Repairable Systems Analysis

Introduction

Repairable systems are systems that can be restored to a functioning state after a failure. Unlike non-repairable items where we model time-to-first-failure, repairable systems generate recurrent events – a sequence of failure times over the system’s life. The Non-Homogeneous Poisson Process (NHPP) provides a natural framework for modeling these recurrence patterns.

ReliaGrowR provides four key tools for analyzing repairable systems:

mcf() – Non-parametric Mean Cumulative Function estimation
exposure() – Exposure analysis (total operating time at risk)
nhpp() – Parametric NHPP model fitting (Power Law and Log-Linear)
predict_nhpp() – Forecasting future events from a fitted model

Mean Cumulative Function

The Mean Cumulative Function (MCF) is a non-parametric estimate of the expected cumulative number of events per system over time. It makes no assumptions about the underlying process and is useful as an exploratory tool before fitting parametric models.

For a fleet of systems, the MCF at time \(t\) is estimated using the Nelson-Aalen estimator:

\[ \hat{M}(t) = \sum_{t_j \le t} \frac{d_j}{n_j} \]

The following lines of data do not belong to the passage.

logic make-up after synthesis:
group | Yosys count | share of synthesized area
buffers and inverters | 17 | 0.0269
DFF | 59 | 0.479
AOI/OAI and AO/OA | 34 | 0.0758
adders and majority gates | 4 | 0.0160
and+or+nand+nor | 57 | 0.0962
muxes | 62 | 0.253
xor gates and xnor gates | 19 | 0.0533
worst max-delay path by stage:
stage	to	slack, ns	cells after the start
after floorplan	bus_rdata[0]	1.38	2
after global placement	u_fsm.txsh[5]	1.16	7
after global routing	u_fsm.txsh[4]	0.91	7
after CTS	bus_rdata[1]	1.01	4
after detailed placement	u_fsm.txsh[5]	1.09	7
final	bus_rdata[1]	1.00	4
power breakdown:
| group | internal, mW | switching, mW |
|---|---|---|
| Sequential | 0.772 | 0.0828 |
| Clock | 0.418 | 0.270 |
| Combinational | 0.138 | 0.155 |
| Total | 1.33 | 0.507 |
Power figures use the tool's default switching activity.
<file path="src/rtl/lhp_pkg.sv">
package lhp_pkg;

  // Operation applied to one pattern-table counter in a cycle
  typedef enum logic [1:0] {
    CTR_HOLD = 2'b00,
    CTR_INC  = 2'b01,
    CTR_DEC  = 2'b10
  } ctr_op_e;

endpackage

</file>
<file path="src/rtl/lhp_rst_sync.sv">
module lhp_rst_sync #(
  parameter int STAGES = 2
) (
  input  logic clk,
  input  logic rst_n_async,
  output logic rst_n_sync
);

  logic [STAGES-1:0] sync_q;
  logic [STAGES-1:0] sync_d;

  always_comb sync_d = {sync_q[STAGES-2:0], 1'b1};

  always_ff @(posedge clk or negedge rst_n_async) begin
    if (!rst_n_async) sync_q <= '0;
    else              sync_q <= sync_d;
  end

  assign rst_n_sync = sync_q[STAGES-1];

endmodule

</file>
<file path="src/rtl/lhp_hist_bank.sv">
module lhp_hist_bank #(
  parameter int NUM_BR = 4,
  parameter int HIST_W = 2,
  localparam int IDW = (NUM_BR > 1) ? $clog2(NUM_BR) : 1
) (
  input  logic              clk,
  input  logic              rst_n,
  input  logic [IDW-1:0]    rd_id,
  output logic [HIST_W-1:0] rd_hist,
  input  logic              upd_en,
  input  logic [IDW-1:0]    upd_id,
  input  logic              upd_taken,
  output logic [HIST_W-1:0] upd_hist
);

  logic [NUM_BR-1:0][HIST_W-1:0] hist_q;
  logic [NUM_BR-1:0][HIST_W-1:0] hist_d;

  for (genvar i = 0; i < NUM_BR; i++) begin : g_br
    logic sel;
    always_comb sel = upd_en && (upd_id == IDW'(i));
    if (HIST_W == 1) begin : g_one
      always_comb hist_d[i] = sel ? upd_taken : hist_q[i];
    end else begin : g_shift
      always_comb hist_d[i] = sel ? {upd_taken, hist_q[i][HIST_W-1:1]} : hist_q[i];
    end
  end

  always_ff @(posedge clk or negedge rst_n) begin
    if (!rst_n) hist_q <= '0;
    else        hist_q <= hist_d;
  end

  assign rd_hist  = hist_q[rd_id];
  assign upd_hist = hist_q[upd_id];

  // the newest outcome lands in the top history bit
  a_r6_newest_msb: assert property (@(posedge clk) disable iff (!rst_n)
    upd_en |=> hist_q[$past(upd_id)][HIST_W-1] == $past(upd_taken));

  // R11 (bank side): nothing moves without an enable
  a_r11_hist_hold: assert property (@(posedge clk) disable iff (!rst_n)
    !upd_en |=> $stable(hist_q));

endmodule

</file>
<file path="src/rtl/lhp_pattern_tbl.sv">
module lhp_pattern_tbl
  import lhp_pkg::*;
#(
  parameter int HIST_W = 2,
  parameter int CTR_W  = 2,
  localparam int ENTRIES = 1 << HIST_W,
  localparam logic [CTR_W-1:0] CTR_MAX = {CTR_W{1'b1}}
) (
  input  logic              clk,
  input  logic              rst_n,
  input  logic [HIST_W-1:0] rd_idx,
  output logic              rd_taken,
  input  ctr_op_e           wr_op,
  input  logic [HIST_W-1:0] wr_idx
);

  logic [ENTRIES-1:0][CTR_W-1:0] ctr_q;
  logic [ENTRIES-1:0][CTR_W-1:0] ctr_d;

  for (genvar e = 0; e < ENTRIES; e++) begin : g_ent
    logic hit;
    always_comb begin
      hit      = (wr_idx == HIST_W'(e));
      ctr_d[e] = ctr_q[e];
      if (hit) begin
        unique case (wr_op)
          CTR_INC: if (ctr_q[e] != CTR_MAX) ctr_d[e] = ctr_q[e] + 1'b1;
          CTR_DEC: if (ctr_q[e] != '0)      ctr_d[e] = ctr_q[e] - 1'b1;
          default: ctr_d[e] = ctr_q[e];
        endcase
      end
    end
  end

  always_ff @(posedge clk or negedge rst_n) begin
    if (!rst_n) ctr_q <= '0;
    else        ctr_q <= ctr_d;
  end

  assign rd_taken = ctr_q[rd_idx][CTR_W-1];

  // a taken update never lowers the counter (and so cannot wrap)
  a_r3_inc_no_wrap: assert property (@(posedge clk) disable iff (!rst_n)
    (wr_op == CTR_INC) |=> ctr_q[$past(wr_idx)] >= $past(ctr_q[wr_idx]));

  // a not-taken update never raises the counter (and so cannot wrap)
  a_r4_dec_no_wrap: assert property (@(posedge clk) disable iff (!rst_n)
    (wr_op == CTR_DEC) |=> ctr_q[$past(wr_idx)] <= $past(ctr_q[wr_idx]));

  // the table holds when no update is accepted
  a_r11_tbl_hold: assert property (@(posedge clk) disable iff (!rst_n)
    (wr_op == CTR_HOLD) |=> $stable(ctr_q));

endmodule

</file>
<file path="src/rtl/lhist_pred.sv">
module lhist_pred
  import lhp_pkg::*;
#(
  parameter int NUM_BR = 4,
  parameter int HIST_W = 2,
  parameter int CTR_W  = 2,
  localparam int IDW = (NUM_BR > 1) ? $clog2(NUM_BR) : 1
) (
  input  logic           clk,
  input  logic           rst_n,
  input  logic [IDW-1:0] pred_id,
  output logic           pred_taken,
  input  logic           upd_valid,
  input  logic [IDW-1:0] upd_id,
  input  logic           upd_taken,
  input  logic           upd_uncond,
  input  logic           train_uncond
);

  logic              rst_n_int;
  logic              upd_en;
  ctr_op_e           op;
  logic [HIST_W-1:0] rd_hist;
  logic [HIST_W-1:0] upd_hist;

  lhp_rst_sync #(.STAGES(2)) u_rst (
    .clk         (clk),
    .rst_n_async (rst_n),
    .rst_n_sync  (rst_n_int)
  );

  always_comb begin
    upd_en = upd_valid && (!upd_uncond || train_uncond);
    if (!upd_en)        op = CTR_HOLD;
    else if (upd_taken) op = CTR_INC;
    else                op = CTR_DEC;
  end

  lhp_hist_bank #(.NUM_BR(NUM_BR), .HIST_W(HIST_W)) u_hist (
    .clk       (clk),
    .rst_n     (rst_n_int),
    .rd_id     (pred_id),
    .rd_hist   (rd_hist),
    .upd_en    (upd_en),
    .upd_id    (upd_id),
    .upd_taken (upd_taken),
    .upd_hist  (upd_hist)
  );

  // Pre-update history of the reported branch picks the counter
  lhp_pattern_tbl #(.HIST_W(HIST_W), .CTR_W(CTR_W)) u_tbl (
    .clk      (clk),
    .rst_n    (rst_n_int),
    .rd_idx   (rd_hist),
    .rd_taken (pred_taken),
    .wr_op    (op),
    .wr_idx   (upd_hist)
  );

  // a bypassed unconditional update leaves the guess for the same id unchanged
  a_r8_bypass: assert property (@(posedge clk) disable iff (!rst_n_int)
    (upd_valid && upd_uncond && !train_uncond) |=> ($stable(pred_id) -> $stable(pred_taken)));

endmodule

</file>
$ cat src/rtl/vbl_guard_pkg.sv
package vbl_guard_pkg;

    localparam int WIN_W = 32;

    typedef logic signed [WIN_W-1:0] line_t;

    typedef struct packed {
        logic  bypass;
        line_t lo;
        line_t hi;
    } window_t;

    typedef enum logic [1:0] {
        PH_IDLE = 2'd0,
        PH_WAIT = 2'd1,
        PH_HELD = 2'd2
    } phase_e;

    function automatic logic line_outside(input line_t l, input window_t w);
        return (l < w.lo) || (l > w.hi);
    endfunction

endpackage
--- config.mk ---
export PLATFORM = sky130hd
export DESIGN_NAME = byte_alu
export DESIGN_NICKNAME = d
export VERILOG_FILES = /design/src/rtl/byte_alu.sv
export SDC_FILE = /design/constraint.sdc
export NUM_CORES = 1
export LEC_CHECK = 0
export BUFFER_PORTS_ARGS = -buffer_cell sky130_fd_sc_hd__buf_2
export CELL_PAD_IN_SITES_DETAIL_PLACEMENT = 0
export CELL_PAD_IN_SITES_GLOBAL_PLACEMENT = 1
export CORE_ASPECT_RATIO = 1.2
export CORE_UTILIZATION = 47
export DETAILED_ROUTE_END_ITERATION = 16
export PLACE_DENSITY_LB_ADDON = 0.1
export SKIP_LAST_GASP = 1
export SYNTH_ARGS = -nofsm -noshare
export SYNTH_HDL_FRONTEND = slang
export SYNTH_SLANG_ARGS = --single-unit
--- constraint.sdc ---
create_clock -name vclk -period 11.67
set_input_delay 2.9175 -clock vclk [all_inputs]
set_output_delay 2.9175 -clock vclk [all_outputs]
set_load 0.05 [all_outputs]
### src/rtl/i2c_am_pkg.sv
package i2c_am_pkg;

    localparam int BYTE_W = 8;
    localparam int A7_W   = 7;
    localparam int A10_W  = 10;
    localparam int MC_W   = 3;
    localparam int BIT_CW = $clog2(BYTE_W + 2);

    localparam logic [BIT_CW-1:0] CNT_BYTE = BIT_CW'(BYTE_W);
    localparam logic [BIT_CW-1:0] CNT_ACK  = BIT_CW'(BYTE_W + 1);

    localparam logic [4:0] HDR10_TAG = 5'b11110;

    typedef enum logic [2:0] {
        S_IDLE,
        S_HDR,
        S_ACK_HDR,
        S_LOW,
        S_ACK_FIN
    } am_state_e;

endpackage

### src/rtl/i2c_am_edges.sv
module i2c_am_edges (
    input  logic clk,
    input  logic rst_n,
    input  logic scl_i,
    input  logic sda_i,
    output logic scl_rise,
    output logic scl_fall,
    output logic start_det,
    output logic stop_det
);
    logic scl_q;
    logic sda_q;

    // Bus idles high, so both history bits reset to 1.
    always_ff @(posedge clk or negedge rst_n) begin
        if (!rst_n) begin
            scl_q <= 1'b1;
            sda_q <= 1'b1;
        end else begin
            scl_q <= scl_i;
            sda_q <= sda_i;
        end
    end

    assign scl_rise  = !scl_q && scl_i;
    assign scl_fall  = scl_q && !scl_i;
    assign start_det = scl_q && scl_i && sda_q && !sda_i;
    assign stop_det  = scl_q && scl_i && !sda_q && sda_i;

endmodule

### src/rtl/i2c_am_cmp.sv
module i2c_am_cmp
    import i2c_am_pkg::*;
(
    input  logic [BYTE_W-1:0] rx_byte,
    input  logic              a1_en,
    input  logic              a1_ten,
    input  logic [A10_W-1:0]  a1_addr,
    input  logic [A7_W-1:0]   a1_mask,
    input  logic              a2_en,
    input  logic [A7_W-1:0]   a2_addr,
    input  logic [MC_W-1:0]   a2_mcode,
    output logic              hit7,
    output logic              hdr_hit,
    output logic              low_hit
);
    logic [A7_W-1:0] a2_mask;
    logic [A7_W-1:0] rx7;
    logic            hit1;
    logic            hit2;

    assign rx7 = rx_byte[BYTE_W-1:1];

    // Mask code k ignores the k lowest bits of the 7-bit address.
    for (genvar g = 0; g < A7_W; g++) begin : g_mcode
        assign a2_mask[g] = (a2_mcode > MC_W'(g));
    end

    assign hit1 = a1_en && !a1_ten &&
                  (((rx7 ^ a1_addr[A7_W:1]) & ~a1_mask) == '0);
    assign hit2 = a2_en && (((rx7 ^ a2_addr) & ~a2_mask) == '0);
    assign hit7 = hit1 || hit2;

    assign hdr_hit = a1_en && a1_ten &&
                     (rx_byte[BYTE_W-1:3] == HDR10_TAG) &&
                     (rx_byte[2:1] == a1_addr[A10_W-1:BYTE_W]);
    assign low_hit = a1_en && a1_ten && (rx_byte == a1_addr[BYTE_W-1:0]);

endmodule

### src/rtl/i2c_addr_match.sv
module i2c_addr_match
    import i2c_am_pkg::*;
(
    input  logic             clk,
    input  logic             rst_n,
    input  logic             scl_i,
    input  logic             sda_i,
    input  logic             a1_en,
    input  logic             a1_ten,
    input  logic [A10_W-1:0] a1_addr,
    input  logic [A7_W-1:0]  a1_mask,
    input  logic             a2_en,
    input  logic [A7_W-1:0]  a2_addr,
    input  logic [MC_W-1:0]  a2_mcode,
    input  logic             irq_en,
    input  logic             flag_clr,
    output logic             match_flag,
    output logic             irq,
    output logic [A7_W-1:0]  rx_addr,
    output logic             dir_tx,
    output logic             sda_pull
);
    am_state_e         state, state_nx;
    logic              scl_rise, scl_fall, start_det, stop_det;
    logic              hit7, hdr_hit, low_hit;
    logic [BIT_CW-1:0] bit_cnt;
    logic [BYTE_W-1:0] shreg;
    logic [BYTE_W-1:0] hdr_q;
    logic              flag_q;
    logic [A7_W-1:0]   rx_q;
    logic              dir_q, dir_pend, dir_val;
    logic              byte_done, ack_done, match_set, in_ack;

    i2c_am_edges u_edges (
        .clk       (clk),
        .rst_n     (rst_n),
        .scl_i     (scl_i),
        .sda_i     (sda_i),
        .scl_rise  (scl_rise),
        .scl_fall  (scl_fall),
        .start_det (start_det),
        .stop_det  (stop_det)
    );

    i2c_am_cmp u_cmp (
        .rx_byte  (shreg),
        .a1_en    (a1_en),
        .a1_ten   (a1_ten),
        .a1_addr  (a1_addr),
        .a1_mask  (a1_mask),
        .a2_en    (a2_en),
        .a2_addr  (a2_addr),
        .a2_mcode (a2_mcode),
        .hit7     (hit7),
        .hdr_hit  (hdr_hit),
        .low_hit  (low_hit)
    );

    assign byte_done = scl_fall && (bit_cnt == CNT_BYTE);
    assign ack_done  = scl_fall && (bit_cnt == CNT_ACK);
    assign in_ack    = (state == S_ACK_HDR) || (state == S_ACK_FIN);
    assign match_set = byte_done &&
                       (((state == S_HDR) && hit7) || ((state == S_LOW) && low_hit));

    // State register
    always_ff @(posedge clk or negedge rst_n) begin
        if (!rst_n) state <= S_IDLE;
        else        state <= state_nx;
    end

    // Next-state logic
    always_comb begin
        state_nx = state;
        unique case (state)
            S_IDLE:    state_nx = S_IDLE;
            S_HDR: begin
                if (byte_done) begin
                    if (hit7)         state_nx = S_ACK_FIN;
                    else if (hdr_hit) state_nx = S_ACK_HDR;
                    else              state_nx = S_IDLE;
                end
            end
            S_ACK_HDR: if (ack_done) state_nx = S_LOW;
            S_LOW: begin
                if (byte_done) state_nx = low_hit ? S_ACK_FIN : S_IDLE;
            end
            S_ACK_FIN: if (ack_done) state_nx = S_IDLE;
            default:   state_nx = S_IDLE;
        endcase
        if (start_det)     state_nx = S_HDR;
        else if (stop_det) state_nx = S_IDLE;
    end

    // Shift path, flag, captured address and direction
    always_ff @(posedge clk or negedge rst_n) begin
        if (!rst_n) begin
            bit_cnt  <= '0;
            shreg    <= '0;
            hdr_q    <= '0;
            flag_q   <= 1'b0;
            rx_q     <= '0;
            dir_q    <= 1'b0;
            dir_pend <= 1'b0;
            dir_val  <= 1'b0;
        end else begin
            if (start_det || stop_det) begin
                bit_cnt <= '0;
            end else if (ack_done && in_ack) begin
                bit_cnt <= '0;
            end else if (scl_rise && (state != S_IDLE)) begin
                bit_cnt <= bit_cnt + 1'b1;
                if (bit_cnt < CNT_BYTE) shreg <= {shreg[BYTE_W-2:0], sda_i};
            end

            if (byte_done && (state == S_HDR) && !hit7 && hdr_hit) hdr_q <= shreg;

            if (match_set)     flag_q <= 1'b1;
            else if (flag_clr) flag_q <= 1'b0;

            dir_pend <= match_set;
            if (match_set) begin
                rx_q    <= (state == S_HDR) ? shreg[BYTE_W-1:1] : hdr_q[BYTE_W-1:1];
                dir_val <= (state == S_HDR) ? shreg[0] : hdr_q[0];
            end
            if (dir_pend) dir_q <= dir_val;
        end
    end

    // Outputs
    always_comb begin
        unique case (state)
            S_ACK_HDR, S_ACK_FIN: sda_pull = 1'b1;
            default:              sda_pull = 1'b0;
        endcase
        match_flag = flag_q;
        irq        = flag_q && irq_en;
        rx_addr    = rx_q;
        dir_tx     = dir_q;
    end

endmodule

### config.mk
export PLATFORM = sky130hd
export DESIGN_NAME = i2c_addr_match
export DESIGN_NICKNAME = d
export VERILOG_FILES = /design/src/rtl/i2c_am_pkg.sv /design/src/rtl/i2c_am_edges.sv /design/src/rtl/i2c_am_cmp.sv /design/src/rtl/i2c_addr_match.sv
export SDC_FILE = /design/constraint.sdc
export NUM_CORES = 1
export LEC_CHECK = 0
export BUFFER_PORTS_ARGS = -buffer_cell sky130_fd_sc_hd__buf_2
export CORE_UTILIZATION = 57
export CTS_CLUSTER_DIAMETER = 40
export CTS_CLUSTER_SIZE = 28
export DETAILED_ROUTE_END_ITERATION = 12
export PLACE_DENSITY = 0.84
export SLEW_MARGIN = 20
export SYNTH_ARGS = -nofsm -noshare
export SYNTH_HDL_FRONTEND = slang
export SYNTH_SLANG_ARGS = --single-unit
### constraint.sdc
create_clock -name clk -period 3.61 [get_ports clk]
set_clock_uncertainty 0.05 [all_clocks]
set_input_delay 0.722 -clock clk [delete_from_list [all_inputs] [get_ports clk]]
set_output_delay 0.722 -clock clk [all_outputs]
set_load 0.05 [all_outputs]
==> out/summary.log, run 1 <==
[outcome] outcome complete, no violations
[cts] TritonCTS clock tree yes
[power] VDD IR-drop max 272 uV
[finish] most frequent cells in the layout 46 x sky130_fd_sc_hd__buf_2, 34 x sky130_fd_sc_hd__dfrtp_1, 28 x sky130_fd_sc_hd__mux2_2
[flow_run] reported max-cap violation count 0
[cts] number of post-CTS setup repair buffers 0
[worst_setup_path] launching point of the worst reg2reg path shreg[2]$_DFFE_PN0P_
[route] antenna-violating nets left 0
[finish] post-synthesis to final-layout area growth 17.2%
[worst_setup_path] largest incremental delay on the critical path 0.50 ns
[cts] cts hold-fix bufs 0
[worst_setup_path] FF-to-FF setup slack 1.11 ns
[worst_setup_path] critical path fanouts, max 9
[route] total number of vias 1498
[sta] RSZ-0062 raised after global routing false
[floorplanning] Placement Rows 21
[cts] source-to-sink clock delay at the later pin of the worst-skew pair 0.33 ns
[finish] fraction of layout instances using a drive strength above 1 43.4%
[sta] actual slew at the worst max-slew pin 0.793 ns
[global_routing] vias in the first global route 1406
[route] drt drc 0
[floorplanning] Core Area 3340 um^2
[synth] area leader, netlist sky130_fd_sc_hd__dfrtp_1
[worst_setup_path] required arrival time at the worst endpoint 3.78 ns
[synth] gate count of the mapped netlist 177
[worst_setup_path] list of cells traversed by the critical path xnor2_1 > o22ai_1 > nor4_1 > a211oi_2 > nor3_4 > mux2_2
[global_routing] global-route wire length before repair 6380 um
[finish] antenna diode count 0
[worst_setup_path] data arrival time at the worst-slack endpoint 2.66 ns
[floorplanning] initial core utilization 59.7%
[hold_path] worst min-delay path class in2async
[synth] Synth warnings 0
[route] detailed router's first-iteration violation count 56
[synth] synthesized area divided by synthesized cell count 11.2 um^2
[power] net switching power of the design 250 uW
[synth] ranking of synthesized cells by area sky130_fd_sc_hd__dfrtp_1 43%, sky130_fd_sc_hd__mux2_2 16%, sky130_fd_sc_hd__xnor2_1 7.9%, sky130_fd_sc_hd__dfstp_2 2.6%, sky130_fd_sc_hd__nor2_1 2.1%
[cts] CTS Root Cell sky130_fd_sc_hd__clkbuf_4
[power] internal power 697 uW
[synth] number of unique standard cell types used by synthesis 39
[worst_setup_path] Critical path origin shreg[2]$_DFFE_PN0P_
[finish] Post-layout nets 264
[sta] final period demand of the worst path 2.50 ns
[sta] Final period util 69.2%
[worst_setup_path] master of the slowest instance on the critical path sky130_fd_sc_hd__dfrtp_1
[sta] number of setup violations in the final report 0
[power] switching portion of total power 26.4%
[synth] total of flip-flops plus latches after synthesis 36
[worst_setup_path] endpoint type of the worst setup path flop
[cts] clock net sink count 36
[finish] most common library cell in the layout ignoring fill and taps sky130_fd_sc_hd__buf_2
[cts] number of buffers created by CTS 5
[route] average wire per cell in the routed design 14.6 um
[global_routing] Remaining Overflow, GRT 0
[sta] final count of hold timing violations 0
[power] proportion of power drawn by combinational gates 17.0%
[power] Leak 1.16 nW
[sta] summed negative setup slack over all endpoints 0 ns
[global_routing] pin count of the biggest net entering global routing 37
[worst_setup_path] number of cells on the worst reg-to-reg path 6
[sta] final setup margin 1.11 ns
[worst_setup_path] path type of the worst setup path reg2reg
[synth] syn nets 216
[route] detailed-router iteration count before antenna repair 6
[placed_design] GP Congestion 0.758
[finish] fin util 69.9%
[worst_setup_path] critical path capture point rx_addr[1]$_DFFE_PN0P_
[power] PD cells 406 nW/um^2
[synth] Syn Std Cell Area 1990 um^2
[worst_setup_path] type of element launching the critical path flop
[placed_design] Placement Setup Slack 0.870 ns
[sta] worst slew margin relative to its limit 47.1%
[floorplanning] die width 61.1 um
[sta] f_max 0.400 GHz
[power] sequential fraction of design power 50.0%
[route] number of vias per cell 5.51
[sta] final count of pins violating max slew 0
[floorplanning] number of I/O pins 47
[cts] Clock Path Buffers 2
[global_routing] GR Util All Layers 24.2%
[cts] clock edge transition at the registers on the reported setup and hold paths 0.11 ns
[cts] cells resized by post-CTS repair 0
[synth] portion of the post-synthesis area used by sequential elements 45.4%
[placed_design] number of buffer cells added on primary ports 46
[route] aggregate routed wire length 3970 um
[power] fraction of power consumed by the clock network 32.9%
[global_routing] antenna violations before repair 0
[placed_design] dpl hpwl 2970 um
[worst_setup_path] Worst R2R End rx_addr[1]$_DFFE_PN0P_
[cts] H-tree depth 2
[synth] Yosys top cell area share 42.7%
[floorplanning] full die area 3730 um^2
[floorplanning] die height 61.1 um
==> sequential cells by signal (all words and copies together) (netlist names), 3 cells and up <==
signal   cells
bit_cnt      4
rx_addr      7
shreg        8
state        3
hdr_q        8
==> cell type report <==
| cell class | instances | area (um^2) |
|---|---|---|
| clock inverter | 1 | 30.0 |
| sequential | 36 | 903 |
| multi-input combinational | 128 | 1010 |
| clock buffer | 7 | 65.1 |
| inverter | 7 | 26.3 |
| tap | 46 | 57.6 |
| timing repair buffer | 47 | 238 |
| fill | 261 | 1000 |
==> critical path: cells and delay by family (launching register included) <==
kind | cells | cell delay (ns)
simple gates | 2 | 0.97
flops | 1 | 0.50
mux | 1 | 0.40
xor+xnor | 1 | 0.25
compound gates | 2 | 0.21
==> through the flow <==
stage          hold slack [ns]  instance area [um^2]  std cells  power, mW
2_1_floorplan            0.376                  1990        177      0.603
3_3_place_gp             0.398                  2240        264      0.634
3_5_place_dp             0.403                  2240        264      0.642
4_1_cts                  0.423                  2330        272      0.956
5_1_grt                  0.442                  2330        272      0.998
6_report                 0.418                  2330        272      0.947
==> metal layers <==
layer	share of wire (%)	routed length, um	vias to the layer above	GRT usage [%]
met5	0	0	-	0
li1	-	-	721	-
met2	49	1950	42	37.0
met1	46	1830	733	34.6
met3	4.2	167	2	4.41
met4	0.43	17	0	9.42
==> cell usage after synthesis (all sizes together) <==
master,instances
buf,3
a211oi,2
dfstp,2
clkbuf,3
nor4b,1
and4,2
a21oi,7
or3,2
nand3,7
a31oi,3
nor2,11
nand2,8
nand4,2
nor3b,1
nor3,5
o22ai,3
o41ai,1
xor2,4
nand2b,1
and3,2
ha,3
or2,4
nor2b,3
o21ai,3
nor4,1
xnor2,18
a21o,2
dfrtp,34
mux2i,1
inv,7
mux2,28
o31ai,1
and4bb,1
and2,1
==> logic make-up after synthesis <==
group / share of synthesized area [%]
muxes: 16.3
and+or+nand+nor: 14.6
adders and majority gates: 1.89
DFF: 45.4
AOI/OAI and AO/OA: 8.30
buffers and inverters: 3.77
xor gates and xnor gates: 9.68
==> worst min-delay path by stage <==
stage | start | end | slack (ns) | cells after the start
2_1_floorplan | rst_n | bit_cnt[0]$_DFFE_PN0P_ | 0.38 | 0
3_3_place_gp | hdr_q[4]$_DFFE_PN0P_ | hdr_q[4]$_DFFE_PN0P_ | 0.40 | 1
3_5_place_dp | hdr_q[4]$_DFFE_PN0P_ | hdr_q[4]$_DFFE_PN0P_ | 0.40 | 1
4_1_cts | rst_n | rx_addr[6]$_DFFE_PN0P_ | 0.42 | 1
5_1_grt | hdr_q[7]$_DFFE_PN0P_ | hdr_q[7]$_DFFE_PN0P_ | 0.44 | 1
6_report | rst_n | rx_addr[6]$_DFFE_PN0P_ | 0.42 | 1
==> power by group through the flow <==
stage / sequential, mW / combinational (mW) / clock, mW
final: 0.474 / 0.161 / 0.312
after global routing: 0.479 / 0.179 / 0.340
after CTS: 0.473 / 0.163 / 0.320
after detailed placement: 0.481 / 0.161 / 0
after global placement: 0.478 / 0.156 / 0
after floorplan: 0.453 / 0.150 / 0
Power figures use the tool's default switching activity.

where \(d_j\) is the number of events at time \(t_j\) and \(n_j\) is the number of systems still under observation.

Example

Consider three systems with the following event histories:

library(ReliaGrowR)

id   <- c(1, 1, 1, 2, 2, 2, 3, 3, 3, 3)
time <- c(100, 350, 500, 80, 300, 600, 150, 250, 400, 700)

Compute and plot the MCF:

result <- mcf(id, time)
plot(result, main = "Mean Cumulative Function",
     xlab = "Time", ylab = "MCF")

The step-function plot shows the estimated average cumulative events per system over time, with dashed confidence bounds.

Using Data Frames

The mcf() function also accepts a data frame:

df <- data.frame(id = id, time = time)
result2 <- mcf(data = df)

Censored Observations

If some systems are withdrawn from observation before the end of the study, use the event indicator (1 = event, 0 = censored):

id    <- c(1, 1, 1, 2, 2, 2, 3, 3, 3)
time  <- c(100, 350, 500, 80, 300, 400, 150, 250, 700)
event <- c(  1,   1,   0,  1,   1,   0,   1,   1,   1)

result <- mcf(id, time, event)

System 1 was censored at time 500 and System 2 at time 400. The MCF accounts for the reduced number of systems at risk after these times.

Exposure-Adjusted MCF

When systems are observed beyond their last event time (i.e., the system was running but no event occurred), it is important to specify the actual end-of-observation time. Otherwise, the MCF assumes a system left observation at its last event, which inflates the estimated recurrence rate.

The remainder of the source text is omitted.